=== Begin Enclosure ===
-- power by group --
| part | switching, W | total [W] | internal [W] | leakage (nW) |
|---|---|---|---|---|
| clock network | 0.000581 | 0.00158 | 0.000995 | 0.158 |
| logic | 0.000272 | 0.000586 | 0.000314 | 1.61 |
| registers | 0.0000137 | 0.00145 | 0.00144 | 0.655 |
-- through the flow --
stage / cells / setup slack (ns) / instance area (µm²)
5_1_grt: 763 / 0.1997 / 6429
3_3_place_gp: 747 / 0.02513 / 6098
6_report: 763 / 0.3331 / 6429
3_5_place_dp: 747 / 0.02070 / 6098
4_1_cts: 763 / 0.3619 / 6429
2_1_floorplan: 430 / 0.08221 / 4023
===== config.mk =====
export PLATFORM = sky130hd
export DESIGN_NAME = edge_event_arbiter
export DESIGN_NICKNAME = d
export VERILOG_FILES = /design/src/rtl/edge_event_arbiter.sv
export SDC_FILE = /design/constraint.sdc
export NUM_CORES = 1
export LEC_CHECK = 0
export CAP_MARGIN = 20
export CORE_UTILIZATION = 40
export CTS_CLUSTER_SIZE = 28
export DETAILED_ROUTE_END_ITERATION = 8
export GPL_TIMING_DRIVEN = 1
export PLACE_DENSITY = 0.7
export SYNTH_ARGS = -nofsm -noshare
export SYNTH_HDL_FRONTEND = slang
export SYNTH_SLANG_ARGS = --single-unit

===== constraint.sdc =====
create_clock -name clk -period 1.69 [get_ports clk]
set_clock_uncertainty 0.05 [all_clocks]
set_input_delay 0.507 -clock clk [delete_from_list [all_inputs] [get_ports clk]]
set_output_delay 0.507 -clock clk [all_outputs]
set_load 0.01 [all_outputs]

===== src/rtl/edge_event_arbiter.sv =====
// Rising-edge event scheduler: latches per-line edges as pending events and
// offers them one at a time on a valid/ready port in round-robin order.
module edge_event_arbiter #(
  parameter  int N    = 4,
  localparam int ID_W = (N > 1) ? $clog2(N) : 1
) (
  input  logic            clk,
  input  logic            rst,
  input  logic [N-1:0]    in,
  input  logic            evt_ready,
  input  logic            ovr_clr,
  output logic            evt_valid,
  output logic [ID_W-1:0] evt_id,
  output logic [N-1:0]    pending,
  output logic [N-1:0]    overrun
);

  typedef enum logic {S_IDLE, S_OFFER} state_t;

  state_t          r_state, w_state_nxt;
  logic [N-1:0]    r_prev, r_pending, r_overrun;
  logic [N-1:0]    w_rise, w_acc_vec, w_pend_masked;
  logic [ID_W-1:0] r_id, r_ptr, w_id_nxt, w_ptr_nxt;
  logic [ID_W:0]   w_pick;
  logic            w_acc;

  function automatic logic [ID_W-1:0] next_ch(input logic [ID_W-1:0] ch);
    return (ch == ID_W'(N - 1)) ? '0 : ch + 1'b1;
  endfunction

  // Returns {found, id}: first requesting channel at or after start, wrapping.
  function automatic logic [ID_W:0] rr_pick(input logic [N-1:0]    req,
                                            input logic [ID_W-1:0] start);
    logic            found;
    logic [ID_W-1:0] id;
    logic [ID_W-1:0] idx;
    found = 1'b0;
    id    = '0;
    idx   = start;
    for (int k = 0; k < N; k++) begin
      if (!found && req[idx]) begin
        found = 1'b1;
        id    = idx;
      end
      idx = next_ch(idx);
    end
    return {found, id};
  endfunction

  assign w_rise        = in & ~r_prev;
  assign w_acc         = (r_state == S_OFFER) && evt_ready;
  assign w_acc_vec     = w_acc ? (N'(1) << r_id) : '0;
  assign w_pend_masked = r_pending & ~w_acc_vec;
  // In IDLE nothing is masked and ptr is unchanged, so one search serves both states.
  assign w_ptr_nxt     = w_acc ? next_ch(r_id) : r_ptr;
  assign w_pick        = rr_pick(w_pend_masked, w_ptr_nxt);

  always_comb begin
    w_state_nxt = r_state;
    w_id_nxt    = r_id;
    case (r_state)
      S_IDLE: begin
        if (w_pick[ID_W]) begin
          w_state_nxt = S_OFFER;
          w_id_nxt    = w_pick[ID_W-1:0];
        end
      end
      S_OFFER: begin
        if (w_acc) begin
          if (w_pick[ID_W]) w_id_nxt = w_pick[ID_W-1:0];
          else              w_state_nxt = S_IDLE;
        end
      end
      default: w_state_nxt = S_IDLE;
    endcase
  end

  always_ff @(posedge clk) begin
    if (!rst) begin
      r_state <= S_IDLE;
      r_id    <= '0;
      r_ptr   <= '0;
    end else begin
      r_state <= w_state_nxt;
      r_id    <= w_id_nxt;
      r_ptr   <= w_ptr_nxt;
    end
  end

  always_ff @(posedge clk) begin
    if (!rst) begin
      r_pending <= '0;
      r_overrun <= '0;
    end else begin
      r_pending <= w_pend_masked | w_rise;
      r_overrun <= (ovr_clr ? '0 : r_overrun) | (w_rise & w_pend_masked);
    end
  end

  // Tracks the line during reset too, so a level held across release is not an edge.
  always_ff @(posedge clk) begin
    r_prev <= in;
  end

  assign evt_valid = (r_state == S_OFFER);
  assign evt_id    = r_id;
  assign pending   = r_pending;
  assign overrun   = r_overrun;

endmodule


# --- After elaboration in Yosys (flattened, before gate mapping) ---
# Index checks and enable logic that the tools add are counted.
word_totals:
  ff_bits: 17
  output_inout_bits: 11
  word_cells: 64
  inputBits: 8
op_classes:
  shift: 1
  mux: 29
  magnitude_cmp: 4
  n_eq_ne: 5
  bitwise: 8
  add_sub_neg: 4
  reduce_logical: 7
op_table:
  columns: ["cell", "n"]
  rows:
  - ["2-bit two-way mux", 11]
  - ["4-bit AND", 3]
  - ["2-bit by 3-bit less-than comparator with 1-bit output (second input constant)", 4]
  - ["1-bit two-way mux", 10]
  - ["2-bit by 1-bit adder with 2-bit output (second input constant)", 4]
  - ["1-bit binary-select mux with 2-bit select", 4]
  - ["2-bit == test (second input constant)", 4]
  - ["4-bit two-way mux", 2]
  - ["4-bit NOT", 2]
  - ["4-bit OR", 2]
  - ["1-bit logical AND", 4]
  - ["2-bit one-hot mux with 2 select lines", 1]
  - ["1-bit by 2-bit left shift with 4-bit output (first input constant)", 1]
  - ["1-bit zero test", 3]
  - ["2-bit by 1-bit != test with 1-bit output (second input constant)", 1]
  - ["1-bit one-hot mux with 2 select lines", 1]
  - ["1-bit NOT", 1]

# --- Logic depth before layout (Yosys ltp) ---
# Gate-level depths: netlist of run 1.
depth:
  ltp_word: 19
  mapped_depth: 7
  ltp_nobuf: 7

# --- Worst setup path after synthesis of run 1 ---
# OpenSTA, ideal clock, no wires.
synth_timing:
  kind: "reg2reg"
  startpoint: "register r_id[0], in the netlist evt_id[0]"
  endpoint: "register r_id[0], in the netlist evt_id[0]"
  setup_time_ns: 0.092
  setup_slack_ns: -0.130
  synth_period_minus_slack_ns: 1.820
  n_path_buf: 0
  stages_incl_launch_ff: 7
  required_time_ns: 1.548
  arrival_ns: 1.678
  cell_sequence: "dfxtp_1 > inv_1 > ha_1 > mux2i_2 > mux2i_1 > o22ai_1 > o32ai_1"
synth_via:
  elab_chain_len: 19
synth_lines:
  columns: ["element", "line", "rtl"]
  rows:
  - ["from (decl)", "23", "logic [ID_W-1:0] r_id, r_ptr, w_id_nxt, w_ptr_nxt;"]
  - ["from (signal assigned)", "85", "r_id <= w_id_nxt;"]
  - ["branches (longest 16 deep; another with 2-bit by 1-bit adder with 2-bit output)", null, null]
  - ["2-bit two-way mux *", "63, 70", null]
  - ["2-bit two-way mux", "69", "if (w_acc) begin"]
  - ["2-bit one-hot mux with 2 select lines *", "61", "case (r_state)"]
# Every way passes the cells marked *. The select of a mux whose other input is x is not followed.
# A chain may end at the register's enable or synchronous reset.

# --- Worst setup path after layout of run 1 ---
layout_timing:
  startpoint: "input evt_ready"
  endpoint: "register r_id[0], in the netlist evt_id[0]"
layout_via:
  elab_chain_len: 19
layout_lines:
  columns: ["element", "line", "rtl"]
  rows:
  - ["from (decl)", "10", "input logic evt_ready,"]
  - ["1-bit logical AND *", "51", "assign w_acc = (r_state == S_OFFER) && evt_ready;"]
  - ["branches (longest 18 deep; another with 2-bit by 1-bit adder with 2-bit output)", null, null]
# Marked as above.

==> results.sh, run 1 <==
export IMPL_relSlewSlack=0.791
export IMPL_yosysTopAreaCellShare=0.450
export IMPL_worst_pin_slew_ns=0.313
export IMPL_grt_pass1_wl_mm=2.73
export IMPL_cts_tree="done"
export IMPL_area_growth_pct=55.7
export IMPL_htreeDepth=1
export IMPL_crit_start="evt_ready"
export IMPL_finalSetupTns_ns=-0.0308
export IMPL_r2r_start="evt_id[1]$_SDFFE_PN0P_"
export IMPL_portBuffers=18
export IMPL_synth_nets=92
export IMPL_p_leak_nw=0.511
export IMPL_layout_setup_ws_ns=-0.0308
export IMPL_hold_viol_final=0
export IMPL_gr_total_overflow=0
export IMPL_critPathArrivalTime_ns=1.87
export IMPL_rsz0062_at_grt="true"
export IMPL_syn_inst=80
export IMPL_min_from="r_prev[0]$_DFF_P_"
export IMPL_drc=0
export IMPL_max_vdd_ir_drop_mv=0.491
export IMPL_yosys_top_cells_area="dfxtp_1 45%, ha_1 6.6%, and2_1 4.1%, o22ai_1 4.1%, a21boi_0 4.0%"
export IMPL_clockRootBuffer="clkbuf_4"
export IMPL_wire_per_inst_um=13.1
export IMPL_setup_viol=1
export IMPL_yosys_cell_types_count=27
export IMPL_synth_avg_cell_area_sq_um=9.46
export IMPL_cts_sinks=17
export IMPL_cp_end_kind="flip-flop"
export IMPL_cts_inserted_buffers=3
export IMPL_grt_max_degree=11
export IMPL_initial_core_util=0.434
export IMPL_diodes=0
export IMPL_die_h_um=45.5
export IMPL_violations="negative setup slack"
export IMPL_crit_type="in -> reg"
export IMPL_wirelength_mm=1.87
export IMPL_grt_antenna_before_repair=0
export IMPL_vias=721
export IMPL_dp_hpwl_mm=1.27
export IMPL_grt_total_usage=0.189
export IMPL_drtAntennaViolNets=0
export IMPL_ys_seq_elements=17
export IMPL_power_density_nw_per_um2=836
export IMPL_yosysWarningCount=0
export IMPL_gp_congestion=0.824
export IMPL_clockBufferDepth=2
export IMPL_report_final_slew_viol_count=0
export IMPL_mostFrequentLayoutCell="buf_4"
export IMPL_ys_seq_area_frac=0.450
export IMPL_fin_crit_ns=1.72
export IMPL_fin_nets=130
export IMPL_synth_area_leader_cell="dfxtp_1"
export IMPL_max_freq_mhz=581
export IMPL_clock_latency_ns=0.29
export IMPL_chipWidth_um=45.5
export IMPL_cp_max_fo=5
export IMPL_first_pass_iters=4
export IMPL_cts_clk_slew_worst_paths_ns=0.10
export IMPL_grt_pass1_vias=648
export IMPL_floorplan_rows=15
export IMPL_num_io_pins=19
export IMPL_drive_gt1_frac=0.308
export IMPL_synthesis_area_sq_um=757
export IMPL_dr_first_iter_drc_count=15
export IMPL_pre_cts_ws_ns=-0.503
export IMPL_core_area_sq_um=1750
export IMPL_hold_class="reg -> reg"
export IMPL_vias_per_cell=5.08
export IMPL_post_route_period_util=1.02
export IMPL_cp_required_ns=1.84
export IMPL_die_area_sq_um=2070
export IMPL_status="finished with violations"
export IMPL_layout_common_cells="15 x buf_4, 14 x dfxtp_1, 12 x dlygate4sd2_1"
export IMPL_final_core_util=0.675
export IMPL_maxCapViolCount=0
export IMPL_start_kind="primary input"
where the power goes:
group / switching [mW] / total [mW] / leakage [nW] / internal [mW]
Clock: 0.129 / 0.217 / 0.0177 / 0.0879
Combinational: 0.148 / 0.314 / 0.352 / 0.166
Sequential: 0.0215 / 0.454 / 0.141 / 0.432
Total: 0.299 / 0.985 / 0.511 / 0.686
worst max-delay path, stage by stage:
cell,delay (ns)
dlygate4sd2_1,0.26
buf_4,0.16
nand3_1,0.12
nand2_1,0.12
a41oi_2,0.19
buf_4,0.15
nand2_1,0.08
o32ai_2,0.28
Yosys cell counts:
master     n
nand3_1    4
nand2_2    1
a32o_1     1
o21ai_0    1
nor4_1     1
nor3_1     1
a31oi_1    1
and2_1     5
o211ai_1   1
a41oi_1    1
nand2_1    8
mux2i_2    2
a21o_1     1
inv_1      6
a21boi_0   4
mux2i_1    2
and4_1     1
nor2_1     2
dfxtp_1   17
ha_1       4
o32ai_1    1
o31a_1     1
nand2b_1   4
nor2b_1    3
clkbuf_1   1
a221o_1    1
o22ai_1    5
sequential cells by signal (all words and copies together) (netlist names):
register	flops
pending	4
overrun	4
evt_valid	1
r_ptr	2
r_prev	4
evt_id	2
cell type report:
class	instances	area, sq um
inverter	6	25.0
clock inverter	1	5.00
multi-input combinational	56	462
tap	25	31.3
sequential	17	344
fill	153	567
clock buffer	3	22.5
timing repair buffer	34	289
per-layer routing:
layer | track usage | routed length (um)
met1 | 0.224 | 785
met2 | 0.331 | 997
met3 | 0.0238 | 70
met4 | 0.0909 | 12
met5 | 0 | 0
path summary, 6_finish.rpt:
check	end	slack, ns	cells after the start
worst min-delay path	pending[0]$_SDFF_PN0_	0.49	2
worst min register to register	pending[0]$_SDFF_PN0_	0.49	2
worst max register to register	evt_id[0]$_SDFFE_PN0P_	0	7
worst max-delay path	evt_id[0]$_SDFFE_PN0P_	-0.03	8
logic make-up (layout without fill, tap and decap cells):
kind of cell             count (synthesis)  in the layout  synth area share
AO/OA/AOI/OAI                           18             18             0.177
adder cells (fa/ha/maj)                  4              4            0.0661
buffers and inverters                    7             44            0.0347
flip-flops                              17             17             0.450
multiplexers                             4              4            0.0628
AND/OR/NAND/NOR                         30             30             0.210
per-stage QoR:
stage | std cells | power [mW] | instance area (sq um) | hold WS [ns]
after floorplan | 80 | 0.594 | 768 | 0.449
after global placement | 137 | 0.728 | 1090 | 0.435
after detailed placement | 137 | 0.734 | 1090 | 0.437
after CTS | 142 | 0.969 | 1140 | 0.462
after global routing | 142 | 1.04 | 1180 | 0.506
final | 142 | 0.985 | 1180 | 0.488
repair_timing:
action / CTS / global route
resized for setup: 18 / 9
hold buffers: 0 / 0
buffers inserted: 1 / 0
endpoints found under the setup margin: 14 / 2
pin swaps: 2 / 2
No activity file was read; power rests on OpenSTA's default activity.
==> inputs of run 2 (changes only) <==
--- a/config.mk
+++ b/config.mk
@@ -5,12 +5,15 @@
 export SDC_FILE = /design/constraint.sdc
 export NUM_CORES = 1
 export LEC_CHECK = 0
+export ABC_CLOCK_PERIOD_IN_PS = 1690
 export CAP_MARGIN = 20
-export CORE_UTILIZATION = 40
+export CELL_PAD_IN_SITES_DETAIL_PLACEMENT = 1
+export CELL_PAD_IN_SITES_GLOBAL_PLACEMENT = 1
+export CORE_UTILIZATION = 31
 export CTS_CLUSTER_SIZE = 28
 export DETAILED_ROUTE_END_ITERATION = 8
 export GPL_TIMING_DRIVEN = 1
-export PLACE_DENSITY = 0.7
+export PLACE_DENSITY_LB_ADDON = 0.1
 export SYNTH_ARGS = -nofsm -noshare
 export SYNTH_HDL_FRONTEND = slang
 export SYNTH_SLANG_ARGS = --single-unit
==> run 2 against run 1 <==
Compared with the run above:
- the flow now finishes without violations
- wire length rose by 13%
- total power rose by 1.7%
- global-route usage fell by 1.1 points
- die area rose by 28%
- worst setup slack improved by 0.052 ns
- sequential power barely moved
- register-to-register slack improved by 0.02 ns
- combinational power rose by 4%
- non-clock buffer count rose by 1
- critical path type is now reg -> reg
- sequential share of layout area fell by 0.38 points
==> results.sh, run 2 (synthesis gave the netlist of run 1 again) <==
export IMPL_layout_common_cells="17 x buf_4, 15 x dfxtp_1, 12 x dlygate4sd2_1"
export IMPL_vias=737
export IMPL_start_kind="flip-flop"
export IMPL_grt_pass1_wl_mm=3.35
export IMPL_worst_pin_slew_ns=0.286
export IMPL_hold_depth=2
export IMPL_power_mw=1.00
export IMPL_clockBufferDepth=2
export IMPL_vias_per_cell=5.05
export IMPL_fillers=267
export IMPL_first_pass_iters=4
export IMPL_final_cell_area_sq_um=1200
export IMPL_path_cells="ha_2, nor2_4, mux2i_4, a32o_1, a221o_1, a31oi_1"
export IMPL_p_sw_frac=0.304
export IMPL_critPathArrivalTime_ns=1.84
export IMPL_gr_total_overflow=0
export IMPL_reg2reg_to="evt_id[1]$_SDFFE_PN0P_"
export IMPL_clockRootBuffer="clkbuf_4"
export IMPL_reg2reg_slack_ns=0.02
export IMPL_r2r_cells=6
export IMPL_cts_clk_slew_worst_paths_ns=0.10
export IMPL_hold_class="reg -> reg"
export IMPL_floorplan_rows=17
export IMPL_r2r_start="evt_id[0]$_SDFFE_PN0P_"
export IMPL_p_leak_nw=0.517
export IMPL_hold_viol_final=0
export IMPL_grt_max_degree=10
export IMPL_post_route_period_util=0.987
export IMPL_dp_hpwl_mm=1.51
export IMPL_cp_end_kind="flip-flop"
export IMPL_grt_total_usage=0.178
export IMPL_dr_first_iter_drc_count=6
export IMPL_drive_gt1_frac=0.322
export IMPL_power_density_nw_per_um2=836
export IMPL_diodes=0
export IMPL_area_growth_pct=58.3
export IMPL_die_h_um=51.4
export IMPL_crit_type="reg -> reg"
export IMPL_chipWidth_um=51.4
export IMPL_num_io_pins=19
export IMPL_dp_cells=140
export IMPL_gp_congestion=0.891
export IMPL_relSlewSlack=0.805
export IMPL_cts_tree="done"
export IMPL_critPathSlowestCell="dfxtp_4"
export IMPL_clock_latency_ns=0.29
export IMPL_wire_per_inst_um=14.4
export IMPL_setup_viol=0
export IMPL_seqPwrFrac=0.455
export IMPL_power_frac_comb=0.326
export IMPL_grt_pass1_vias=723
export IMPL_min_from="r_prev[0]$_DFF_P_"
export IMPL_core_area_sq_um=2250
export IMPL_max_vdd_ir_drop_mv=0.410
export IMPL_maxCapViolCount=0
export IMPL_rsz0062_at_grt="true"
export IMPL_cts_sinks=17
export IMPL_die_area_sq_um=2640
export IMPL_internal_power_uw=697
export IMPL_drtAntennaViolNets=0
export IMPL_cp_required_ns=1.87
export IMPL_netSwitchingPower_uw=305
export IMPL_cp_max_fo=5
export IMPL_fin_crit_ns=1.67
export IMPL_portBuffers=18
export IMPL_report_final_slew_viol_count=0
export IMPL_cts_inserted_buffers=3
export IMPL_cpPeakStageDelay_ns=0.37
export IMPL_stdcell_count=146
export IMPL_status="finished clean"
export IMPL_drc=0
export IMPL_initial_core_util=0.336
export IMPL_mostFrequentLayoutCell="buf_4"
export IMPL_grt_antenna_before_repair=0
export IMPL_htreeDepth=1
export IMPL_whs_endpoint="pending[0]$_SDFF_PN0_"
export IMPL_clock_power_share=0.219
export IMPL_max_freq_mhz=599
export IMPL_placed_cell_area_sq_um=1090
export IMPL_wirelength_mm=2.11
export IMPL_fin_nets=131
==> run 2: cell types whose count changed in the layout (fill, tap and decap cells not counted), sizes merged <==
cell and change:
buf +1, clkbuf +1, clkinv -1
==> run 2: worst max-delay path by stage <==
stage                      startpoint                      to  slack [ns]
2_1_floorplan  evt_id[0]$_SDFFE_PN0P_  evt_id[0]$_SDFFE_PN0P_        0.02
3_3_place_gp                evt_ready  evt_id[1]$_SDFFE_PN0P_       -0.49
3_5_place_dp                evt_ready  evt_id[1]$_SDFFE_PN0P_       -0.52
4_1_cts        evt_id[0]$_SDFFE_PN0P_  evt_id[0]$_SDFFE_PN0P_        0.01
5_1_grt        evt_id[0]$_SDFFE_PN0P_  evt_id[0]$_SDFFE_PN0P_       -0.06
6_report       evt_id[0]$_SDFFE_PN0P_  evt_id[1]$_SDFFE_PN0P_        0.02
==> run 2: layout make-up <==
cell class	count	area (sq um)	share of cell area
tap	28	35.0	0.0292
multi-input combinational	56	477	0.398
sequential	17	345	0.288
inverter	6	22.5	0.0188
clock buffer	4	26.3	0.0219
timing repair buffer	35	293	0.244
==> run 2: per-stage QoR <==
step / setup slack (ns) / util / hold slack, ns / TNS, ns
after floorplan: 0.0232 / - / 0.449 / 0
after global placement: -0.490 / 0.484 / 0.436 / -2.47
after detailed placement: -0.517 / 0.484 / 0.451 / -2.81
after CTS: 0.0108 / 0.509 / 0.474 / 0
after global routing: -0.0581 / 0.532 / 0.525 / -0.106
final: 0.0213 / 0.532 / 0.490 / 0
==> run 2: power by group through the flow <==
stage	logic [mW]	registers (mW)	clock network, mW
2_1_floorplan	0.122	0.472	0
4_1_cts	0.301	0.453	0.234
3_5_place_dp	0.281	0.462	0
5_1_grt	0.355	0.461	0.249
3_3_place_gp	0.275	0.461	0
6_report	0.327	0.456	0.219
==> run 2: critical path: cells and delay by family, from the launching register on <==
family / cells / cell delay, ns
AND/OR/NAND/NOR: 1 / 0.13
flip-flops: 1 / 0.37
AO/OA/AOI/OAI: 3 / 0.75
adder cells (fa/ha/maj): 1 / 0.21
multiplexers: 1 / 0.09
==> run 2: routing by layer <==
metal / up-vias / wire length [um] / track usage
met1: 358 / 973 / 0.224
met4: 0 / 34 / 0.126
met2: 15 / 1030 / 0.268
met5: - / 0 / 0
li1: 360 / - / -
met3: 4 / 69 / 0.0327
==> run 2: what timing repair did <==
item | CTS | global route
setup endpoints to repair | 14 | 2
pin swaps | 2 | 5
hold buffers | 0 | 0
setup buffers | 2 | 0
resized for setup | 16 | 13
=== End Enclosure ===
EXERCISE BRIEF: Go through the entries above and copy each line holding the string "automatic".

EXERCISE RESULT:
  function automatic logic [ID_W-1:0] next_ch(input logic [ID_W-1:0] ch);
  function automatic logic [ID_W:0] rr_pick(input logic [N-1:0]    req,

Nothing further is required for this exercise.